More detailed analysis indicated that quantities of images had been downloaded – specifically at times when Paul Roper had been at different locations. A complicating factor was the network configuration. Virtually any machine on the network had read/write privileges to virtually any network drive. My report noted: –

‘A detailed analysis of the position of the computer on the network is impossible without detailed information on how the server was configured and precisely what access was available between participating workstations. It is possible for example, to connect to the Internet from a networked machine and specify a network drive (rather than a local one) to receive downloaded material. Obviously a networked drive exists on another computer and will thus gain files without any activity on the part of its operator and probably without the operator even being aware of it’.

Also, it was common practice for anyone to use any machine. Roper’s was popular because it was known to contain several games and was close to a terminal connected to a different network. This introduced new levels of complexity in considering the provenance of files. The picture was complicated further when I discovered that most of the images had been downloaded, not from the Internet proper, but from the newsgroup area of an internal server named TROG. This server, maintained and housed at Malvern, mirrored most of the newsgroup services (apparently without filtering) including those specifically concerned with pornography. Thus it was possible for a user on the Malvern network to switch on a machine, be connected to the network without any password requirement and access the newsgroups directly. The Internet Protocol (IP) address normally used in conjunction with a password to control and monitor access to the Internet was available without password control on TROG. So a reasonably experienced user who wished to conceal his machine’s access to TROG could simply ping a known IP address. If the return showed that the number was not in use, he could configure his machine to that number and gain immediate, untraceable access. Within the computer department, IP addresses were issued in quantity to various personnel as part of their function in the installation and maintenance of the network around the country.

Any attempt to trace who had downloaded what to where and when was thus doomed to failure. A user could switch on a machine and connect to the network. He could ping known IP addresses until he found a free one and use it to connect to TROG. Then, he’d use SUCKER to search messages in specified areas of the newsgroups and extract and download, to a previously specified drive/directory, any JPG or GIF images found. The activity log from TROG indicated massive use of this program in wide-ranging areas of pornography both in and out of normal working hours. Verbal reports suggested that a common practice was to start one’s machine in the morning, connect to TROG, launch SUCKER and leave it running in background all day. Unsurprisingly, personnel were regularly running out of disk space! Other papers indicated that at least some of the management had been aware of the problem for a while but had done nothing.

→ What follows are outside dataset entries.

Source: an optimization exercise on an open RTL-to-GDS flow (aim: small area and few clock cycles per item). Production flows keep margins and buffers that such runs may drop.
In this exercise RTL edits were held to simulation tests only and were not proved equivalent to the original.

## flow/design.v (module list and top-level ports; edited modules follow where they fit)
// module fp_round_rne: 40 lines
// module fp_mul_pipe: 1048 lines
// module fp_mul_fa: 5 lines
// module fp_mul_ha: 4 lines
// module fp_mul_add: 235 lines
module fp_mul_pipe #(
  parameter int EXP_W = 8,
  parameter int MAN_W = 23,
  parameter int TAG_W = 4
) (
  input  logic                           clk,
  input  logic                           rst_n,
  input  logic                           in_valid,
  output logic                           in_ready,
  input  logic [EXP_W+MAN_W:0]           in_a,
  input  logic [EXP_W+MAN_W:0]           in_b,
  input  logic [TAG_W-1:0]               in_tag,
  output logic                           out_valid,
  input  logic                           out_ready,
  output logic [EXP_W+MAN_W:0]           out_y,
  output logic [TAG_W-1:0]               out_tag,
  output logic [3:0]                     out_flags
);
  // ...
==> flow/run.sh <==
#!/bin/bash
# synth_recipe.tcl (not shown) runs the flow's synth.tcl, then flattens the netlist and writes it again
# the make line also repeats each setting of config.mk as NAME=value (left out here)
make -C /OpenROAD-flow-scripts/flow DESIGN_CONFIG=/design/flow/config.mk WORK_HOME=/design/flow/orfs CLKGATE_MAP_FILE= SYNTH_SCRIPT=/design/flow/synth_recipe.tcl finish
==> flow/config.mk <==
export PLATFORM = sky130hd
export DESIGN_NAME = fp_mul_pipe
export DESIGN_NICKNAME = fp_mul_pipe
export VERILOG_FILES = /design/flow/design.v
export SDC_FILE = /design/flow/constraint.sdc
export NUM_CORES = 4
export LEC_CHECK = 0
export ABC_AREA = 1
export CAP_MARGIN = 20
export CORE_MARGIN = 2
export CORE_UTILIZATION = 30
export SLEW_MARGIN = 20
export SYNTH_HIERARCHICAL = 1
==> flow/constraint.sdc <==
create_clock -name core_clock -period 7.5 [get_ports {clk}]
set_input_delay 1.5000 -clock core_clock [delete_from_list [all_inputs] [get_ports {clk}]]
set_output_delay 1.5000 -clock core_clock [all_outputs]
set_load 0.01 [all_outputs]
==> results.sh, run 1 <==
export IMPL_status="finished clean"
export IMPL_holdBufCountCts=0
export IMPL_cts_htree_levels=2
export IMPL_final_cells=2731
export IMPL_fmax_ghz=0.136
export IMPL_grt_use_met3_pct=3.19
export IMPL_dr_wl_met3_um=4630
export IMPL_r2r_cells=2
export IMPL_clock_tree_area_fraction_pct=0.899
export IMPL_nFlopsAndLatches=45
export IMPL_critical_path_cell_count=26
export IMPL_tns_ps=0
export IMPL_hpwl_um=44400
export IMPL_numPortBuffers=113
export IMPL_wl_met2_um=26000
export IMPL_post_cts_buffers=0
export IMPL_multi_input_cells=1490
export IMPL_crit_family="adder cells"
export IMPL_path_clk_slew_ps=80
export IMPL_hold_slack_ps=894
export IMPL_slew_viol_final=0
export IMPL_multi_input_area_um2=13800
export IMPL_fin_ws_ps=174
export IMPL_start_kind="input port"
export IMPL_tapCellCount=704
Testbench counts, summed over its fixed seeds: cycles 24,008, items 24,000.
==> run 2: changes to the inputs <==
--- a/flow/config.mk
+++ b/flow/config.mk
@@ -9,5 +9,6 @@
 export CAP_MARGIN = 20
 export CORE_MARGIN = 2
-export CORE_UTILIZATION = 30
+export CORE_UTILIZATION = 40
+export GPL_TIMING_DRIVEN = 0
 export SLEW_MARGIN = 20
 export SYNTH_HIERARCHICAL = 1
==> run 2 against run 1 <==
  * Critical endpoint is now st_q
  * Critical path type unchanged
  * Register-to-register slack better by 90 ps
  * Final cell count decreased by 4.3%
  * Still clean
  * Clock skew decreased by 5.5 ps
==> results.sh, run 2 <==
export IMPL_ys_warn_count=7
export IMPL_final_nets=2531
export IMPL_syn_area_um2=16500
export IMPL_fin_area_um2=20400
export IMPL_nFillCells=3867
export IMPL_vias=15000
export IMPL_final_setup_viol_count=0
export IMPL_layout_commonest_cell="xor2_1"
export IMPL_path_clk_slew_ps=70
export IMPL_critPathMostFrequentCell="fa_1"
export IMPL_viasPerCell=5.72
export IMPL_routed_wirelength_um=61800
export IMPL_drive_gt1_share_pct=19.9
export IMPL_core_um2=40800
export IMPL_cts_htree_levels=2
export IMPL_cap_viol_max_count=0
export IMPL_die_y_um=207
export IMPL_crit_path_top_delay_cell="fa_1"
export IMPL_hold_violations=0
export IMPL_dr_pass1_iters=5
export IMPL_hold_slack_ps=782
export IMPL_wl_per_cell_um=23.6
export IMPL_arrival_ps=7330
export IMPL_drc=0
export IMPL_worstHoldPathType="reg -> reg"
export IMPL_fin_ws_ps=132
export IMPL_slew_limit_headroom_pct=38.8
export IMPL_rows=74
export IMPL_areaGrowthSynthToFinish_pct=23.1
export IMPL_cpPeakStageDelay_ps=560
export IMPL_holdBufCountCts=0
export IMPL_fin_skew_ps=7.15
export IMPL_placed_cell_area_um2=18400
export IMPL_insertion_delay_ps=300
export IMPL_regMostFlops="lo_q"
export IMPL_syn_inst=1895
export IMPL_min_period_ps=7370
export IMPL_final_cell_mix="xor2_1, fa_1, o22ai_1"
export IMPL_drtIter0Drc=1154
export IMPL_die_area_um2=43000
export IMPL_grt_max_degree=35
export IMPL_largest_reg_flops=26
export IMPL_grt_pass1_vias=15400
export IMPL_clkSinkCount=45
export IMPL_grt_pass1_wl_um=92300
export IMPL_antenna_cells=0
export IMPL_cp_cell_sequence="clkdlybuf4s50_1, inv_2, buf_6, o22ai_2, xor2_1, fa_1, fa_2, fa_1, fa_1, ha_4, nand2_4, nor2_4, inv_1, nor2_1, nand2_1, nand2_4, inv_2, fa_1, inv_1, nor4_4, nand2_2, nor4_4, nand3_2"
export IMPL_reg_top3="lo_q (26), es_q (9), tag_q (4)"
export IMPL_cts_buffers=5
export IMPL_initial_utilization_pct=40.5
export IMPL_worstPathRequired_ps=7460
export IMPL_path_class="in -> reg"
export IMPL_start_kind="input port"
export IMPL_hpwl_um=49700
export IMPL_multi_input_area_um2=14500
export IMPL_final_antenna_net_count=0
export IMPL_dieWidth_um=207
export IMPL_pre_cts_ws_ps=-1650
export IMPL_ios=114
export IMPL_cts_root_buf="clkbuf_16"
export IMPL_end_kind="flip-flop"
export IMPL_tightest_slew_ps=918
export IMPL_syn_avg_cell_area_um2=8.73
export IMPL_finalCritPeriodShare_pct=98.2
export IMPL_grt_util_all_layers_pct=28.0
export IMPL_status="finished clean"
export IMPL_cts_tree="built"
export IMPL_place_gp_congestion=1.01
export IMPL_slew_viol_final=0
export IMPL_grt_ovfl_total=0
export IMPL_antenna_found_initial=1
export IMPL_numPortBuffers=113
export IMPL_crit_fanout=10
export IMPL_max_clock_path_buffers=2
export IMPL_fmax_ghz=0.136
export IMPL_seq_area_um2=1350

Given all this, it seems obvious that no particular individual could be held responsible for possessing child pornography. Nevertheless, charges were brought and the case went ahead. After a five-day trial at Droitwich Magistrates Court, Paul Roper was acquitted. What would have happened had he been found guilty? Since the images had been downloaded from TROG (located in fact, in the same room as his computer), if he was guilty of possession then surely so was TROG’s owner – Her Majesty’s Ministry of Defence!